=== Section Start ===

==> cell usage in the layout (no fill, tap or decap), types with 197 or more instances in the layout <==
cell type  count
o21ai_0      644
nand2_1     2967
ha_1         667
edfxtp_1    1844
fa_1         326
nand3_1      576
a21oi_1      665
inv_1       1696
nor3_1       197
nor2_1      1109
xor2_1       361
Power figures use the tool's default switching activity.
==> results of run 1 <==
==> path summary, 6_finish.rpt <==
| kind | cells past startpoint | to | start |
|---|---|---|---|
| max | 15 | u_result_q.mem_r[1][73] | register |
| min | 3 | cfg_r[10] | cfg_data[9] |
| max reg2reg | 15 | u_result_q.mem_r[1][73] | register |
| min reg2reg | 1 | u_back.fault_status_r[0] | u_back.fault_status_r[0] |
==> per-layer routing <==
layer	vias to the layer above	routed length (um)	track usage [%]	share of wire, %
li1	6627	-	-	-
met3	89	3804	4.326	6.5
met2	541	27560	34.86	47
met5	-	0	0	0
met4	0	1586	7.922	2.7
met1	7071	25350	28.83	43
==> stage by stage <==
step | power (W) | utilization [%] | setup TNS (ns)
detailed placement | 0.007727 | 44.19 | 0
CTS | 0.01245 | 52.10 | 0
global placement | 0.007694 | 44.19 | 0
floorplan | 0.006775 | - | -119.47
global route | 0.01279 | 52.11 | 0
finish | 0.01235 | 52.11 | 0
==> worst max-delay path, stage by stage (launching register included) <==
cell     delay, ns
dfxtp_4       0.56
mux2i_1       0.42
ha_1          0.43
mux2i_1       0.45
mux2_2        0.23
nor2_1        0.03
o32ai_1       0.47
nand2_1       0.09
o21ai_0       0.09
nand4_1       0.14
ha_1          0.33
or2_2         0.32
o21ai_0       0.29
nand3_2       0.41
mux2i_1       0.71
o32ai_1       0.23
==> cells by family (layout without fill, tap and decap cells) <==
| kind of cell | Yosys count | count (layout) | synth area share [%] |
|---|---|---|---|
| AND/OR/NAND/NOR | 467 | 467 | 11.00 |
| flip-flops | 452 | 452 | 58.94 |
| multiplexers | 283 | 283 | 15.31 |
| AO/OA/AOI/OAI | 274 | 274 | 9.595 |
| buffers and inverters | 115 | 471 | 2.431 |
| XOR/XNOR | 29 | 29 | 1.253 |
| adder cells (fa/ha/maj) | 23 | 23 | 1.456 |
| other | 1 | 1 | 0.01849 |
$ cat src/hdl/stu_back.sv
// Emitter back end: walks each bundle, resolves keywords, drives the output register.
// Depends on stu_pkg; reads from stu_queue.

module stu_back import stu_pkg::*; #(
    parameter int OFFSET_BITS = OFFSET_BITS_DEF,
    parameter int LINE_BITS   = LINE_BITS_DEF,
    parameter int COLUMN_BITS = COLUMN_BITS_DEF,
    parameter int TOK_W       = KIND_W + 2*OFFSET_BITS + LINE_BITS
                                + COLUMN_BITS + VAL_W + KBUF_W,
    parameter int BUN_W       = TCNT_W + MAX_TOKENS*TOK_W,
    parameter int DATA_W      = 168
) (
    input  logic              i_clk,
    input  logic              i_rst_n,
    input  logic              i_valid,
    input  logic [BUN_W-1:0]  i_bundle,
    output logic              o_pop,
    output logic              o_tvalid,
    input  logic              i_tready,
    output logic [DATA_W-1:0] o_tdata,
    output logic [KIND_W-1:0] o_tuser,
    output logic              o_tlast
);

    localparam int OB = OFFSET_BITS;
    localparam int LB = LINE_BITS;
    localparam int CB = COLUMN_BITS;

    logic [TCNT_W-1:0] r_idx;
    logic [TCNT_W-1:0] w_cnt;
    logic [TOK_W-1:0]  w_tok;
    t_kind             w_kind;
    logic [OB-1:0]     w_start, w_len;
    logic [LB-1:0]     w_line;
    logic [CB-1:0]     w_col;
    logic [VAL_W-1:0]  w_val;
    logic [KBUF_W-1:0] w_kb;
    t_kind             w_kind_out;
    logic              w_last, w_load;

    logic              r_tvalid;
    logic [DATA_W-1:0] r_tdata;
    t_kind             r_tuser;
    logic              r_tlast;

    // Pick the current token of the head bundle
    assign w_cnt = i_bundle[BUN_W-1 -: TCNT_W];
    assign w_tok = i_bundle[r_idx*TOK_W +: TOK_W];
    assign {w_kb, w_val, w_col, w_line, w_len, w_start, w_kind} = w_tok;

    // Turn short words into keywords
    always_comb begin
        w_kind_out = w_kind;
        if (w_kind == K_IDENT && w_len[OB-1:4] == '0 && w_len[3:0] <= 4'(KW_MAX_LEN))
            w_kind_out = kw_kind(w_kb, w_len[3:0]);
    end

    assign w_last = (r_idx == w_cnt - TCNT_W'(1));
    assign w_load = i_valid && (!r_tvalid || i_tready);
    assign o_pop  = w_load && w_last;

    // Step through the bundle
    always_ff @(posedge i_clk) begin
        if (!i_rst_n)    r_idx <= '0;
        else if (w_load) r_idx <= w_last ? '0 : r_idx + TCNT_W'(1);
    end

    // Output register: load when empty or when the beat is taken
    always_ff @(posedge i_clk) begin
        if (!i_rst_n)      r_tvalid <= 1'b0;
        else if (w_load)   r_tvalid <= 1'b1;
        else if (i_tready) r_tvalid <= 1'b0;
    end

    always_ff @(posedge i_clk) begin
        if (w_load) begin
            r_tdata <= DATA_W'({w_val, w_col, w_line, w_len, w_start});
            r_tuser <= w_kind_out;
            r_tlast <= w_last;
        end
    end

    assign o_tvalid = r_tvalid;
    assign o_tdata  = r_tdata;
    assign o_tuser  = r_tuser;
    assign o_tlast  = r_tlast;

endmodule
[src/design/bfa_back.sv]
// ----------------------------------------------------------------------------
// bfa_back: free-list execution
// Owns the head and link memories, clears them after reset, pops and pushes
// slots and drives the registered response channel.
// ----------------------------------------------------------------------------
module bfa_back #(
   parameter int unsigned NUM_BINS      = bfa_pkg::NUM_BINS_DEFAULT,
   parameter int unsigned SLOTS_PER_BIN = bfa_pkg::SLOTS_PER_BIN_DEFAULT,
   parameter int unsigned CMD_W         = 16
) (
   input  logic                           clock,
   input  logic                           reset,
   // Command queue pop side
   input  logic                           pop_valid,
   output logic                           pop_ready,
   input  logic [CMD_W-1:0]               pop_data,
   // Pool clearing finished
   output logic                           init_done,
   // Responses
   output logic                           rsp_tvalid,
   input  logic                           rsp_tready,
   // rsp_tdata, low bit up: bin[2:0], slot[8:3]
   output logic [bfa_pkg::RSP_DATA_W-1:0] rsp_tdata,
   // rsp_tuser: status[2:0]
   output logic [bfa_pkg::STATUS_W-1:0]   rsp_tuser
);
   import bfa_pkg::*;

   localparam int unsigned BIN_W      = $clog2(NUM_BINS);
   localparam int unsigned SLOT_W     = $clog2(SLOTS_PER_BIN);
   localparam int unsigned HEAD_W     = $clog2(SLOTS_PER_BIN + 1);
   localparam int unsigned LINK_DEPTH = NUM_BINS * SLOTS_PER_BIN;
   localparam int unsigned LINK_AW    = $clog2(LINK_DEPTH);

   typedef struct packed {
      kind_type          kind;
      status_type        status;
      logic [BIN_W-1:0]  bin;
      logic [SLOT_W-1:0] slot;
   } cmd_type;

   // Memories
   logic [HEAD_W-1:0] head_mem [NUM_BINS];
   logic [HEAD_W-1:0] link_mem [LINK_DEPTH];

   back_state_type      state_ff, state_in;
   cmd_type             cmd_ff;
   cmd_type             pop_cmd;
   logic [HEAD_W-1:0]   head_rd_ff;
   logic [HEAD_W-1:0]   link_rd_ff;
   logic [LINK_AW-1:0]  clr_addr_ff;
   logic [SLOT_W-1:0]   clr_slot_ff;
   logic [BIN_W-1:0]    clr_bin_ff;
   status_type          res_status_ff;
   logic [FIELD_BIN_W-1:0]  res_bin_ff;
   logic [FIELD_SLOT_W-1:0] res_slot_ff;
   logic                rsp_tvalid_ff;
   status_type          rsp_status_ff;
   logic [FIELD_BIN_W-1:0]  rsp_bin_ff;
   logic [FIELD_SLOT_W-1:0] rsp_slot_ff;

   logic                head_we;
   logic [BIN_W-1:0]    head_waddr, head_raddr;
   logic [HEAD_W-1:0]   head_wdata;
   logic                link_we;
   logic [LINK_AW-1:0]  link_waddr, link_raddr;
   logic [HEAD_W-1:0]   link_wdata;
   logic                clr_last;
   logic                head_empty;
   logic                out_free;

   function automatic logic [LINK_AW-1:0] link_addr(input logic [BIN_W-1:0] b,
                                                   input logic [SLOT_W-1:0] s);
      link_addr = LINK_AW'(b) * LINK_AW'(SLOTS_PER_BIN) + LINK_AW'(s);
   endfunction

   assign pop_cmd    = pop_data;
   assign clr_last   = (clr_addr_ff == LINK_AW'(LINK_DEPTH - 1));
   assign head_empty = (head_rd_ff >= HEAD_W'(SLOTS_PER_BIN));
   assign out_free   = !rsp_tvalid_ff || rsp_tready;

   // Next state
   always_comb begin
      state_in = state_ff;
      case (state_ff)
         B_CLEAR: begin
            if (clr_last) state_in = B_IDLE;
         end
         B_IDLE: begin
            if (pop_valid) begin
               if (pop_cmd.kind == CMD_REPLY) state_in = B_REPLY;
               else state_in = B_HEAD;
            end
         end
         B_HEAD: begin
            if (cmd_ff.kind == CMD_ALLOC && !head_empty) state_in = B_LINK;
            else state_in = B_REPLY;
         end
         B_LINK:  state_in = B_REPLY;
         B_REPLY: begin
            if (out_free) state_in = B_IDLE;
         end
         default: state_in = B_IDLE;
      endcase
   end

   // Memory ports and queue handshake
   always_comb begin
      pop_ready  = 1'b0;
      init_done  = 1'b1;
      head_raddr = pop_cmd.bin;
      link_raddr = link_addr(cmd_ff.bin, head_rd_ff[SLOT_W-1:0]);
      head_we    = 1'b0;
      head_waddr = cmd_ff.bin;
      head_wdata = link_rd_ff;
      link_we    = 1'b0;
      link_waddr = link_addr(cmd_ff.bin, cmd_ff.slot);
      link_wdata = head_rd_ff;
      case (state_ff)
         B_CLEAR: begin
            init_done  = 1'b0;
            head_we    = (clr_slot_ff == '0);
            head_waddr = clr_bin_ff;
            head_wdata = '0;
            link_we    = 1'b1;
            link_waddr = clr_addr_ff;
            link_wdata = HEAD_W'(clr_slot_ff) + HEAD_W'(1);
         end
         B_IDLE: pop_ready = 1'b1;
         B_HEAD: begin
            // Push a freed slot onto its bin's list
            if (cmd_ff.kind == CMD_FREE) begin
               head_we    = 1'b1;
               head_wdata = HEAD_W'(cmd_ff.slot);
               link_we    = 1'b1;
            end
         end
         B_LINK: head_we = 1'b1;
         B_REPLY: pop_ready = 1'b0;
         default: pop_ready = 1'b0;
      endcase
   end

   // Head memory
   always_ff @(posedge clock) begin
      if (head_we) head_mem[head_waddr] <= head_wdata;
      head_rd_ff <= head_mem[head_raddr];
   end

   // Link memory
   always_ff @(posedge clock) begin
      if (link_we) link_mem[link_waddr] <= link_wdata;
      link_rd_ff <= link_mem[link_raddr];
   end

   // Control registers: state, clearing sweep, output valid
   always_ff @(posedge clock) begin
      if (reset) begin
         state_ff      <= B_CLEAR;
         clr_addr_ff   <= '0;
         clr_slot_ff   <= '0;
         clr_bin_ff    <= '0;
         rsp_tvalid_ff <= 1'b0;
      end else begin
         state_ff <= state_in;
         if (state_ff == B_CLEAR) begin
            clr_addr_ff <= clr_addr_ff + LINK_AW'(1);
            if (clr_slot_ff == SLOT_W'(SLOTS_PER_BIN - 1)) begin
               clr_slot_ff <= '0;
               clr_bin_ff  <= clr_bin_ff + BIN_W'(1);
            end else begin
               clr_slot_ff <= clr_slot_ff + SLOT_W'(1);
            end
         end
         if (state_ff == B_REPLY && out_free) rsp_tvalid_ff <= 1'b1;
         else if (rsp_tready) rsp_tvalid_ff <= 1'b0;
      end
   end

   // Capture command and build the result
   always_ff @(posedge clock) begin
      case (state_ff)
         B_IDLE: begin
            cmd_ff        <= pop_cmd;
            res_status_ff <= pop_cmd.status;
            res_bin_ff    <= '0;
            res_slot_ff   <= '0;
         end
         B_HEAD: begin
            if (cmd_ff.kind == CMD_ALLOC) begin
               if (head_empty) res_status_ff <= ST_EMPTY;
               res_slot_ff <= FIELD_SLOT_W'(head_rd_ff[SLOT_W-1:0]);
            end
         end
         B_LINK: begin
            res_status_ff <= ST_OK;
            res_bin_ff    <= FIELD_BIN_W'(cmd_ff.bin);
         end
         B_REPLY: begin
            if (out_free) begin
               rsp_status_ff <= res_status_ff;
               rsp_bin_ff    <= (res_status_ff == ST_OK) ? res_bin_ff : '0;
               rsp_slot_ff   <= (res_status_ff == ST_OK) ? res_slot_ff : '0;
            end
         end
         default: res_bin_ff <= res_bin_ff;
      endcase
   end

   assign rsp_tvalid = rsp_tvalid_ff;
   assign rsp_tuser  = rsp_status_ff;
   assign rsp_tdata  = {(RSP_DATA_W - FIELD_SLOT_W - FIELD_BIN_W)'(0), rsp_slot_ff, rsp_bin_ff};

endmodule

=== Section End ===

## What you need to do
Exact reproduction is required: output the lines from the start of the entries above through the line with "Power figures use".

## Your solution
==> cell usage in the layout (no fill, tap or decap), types with 197 or more instances in the layout <==
cell type  count
o21ai_0      644
nand2_1     2967
ha_1         667
edfxtp_1    1844
fa_1         326
nand3_1      576
a21oi_1      665
inv_1       1696
nor3_1       197
nor2_1      1109
xor2_1       361
Power figures use the tool's default switching activity.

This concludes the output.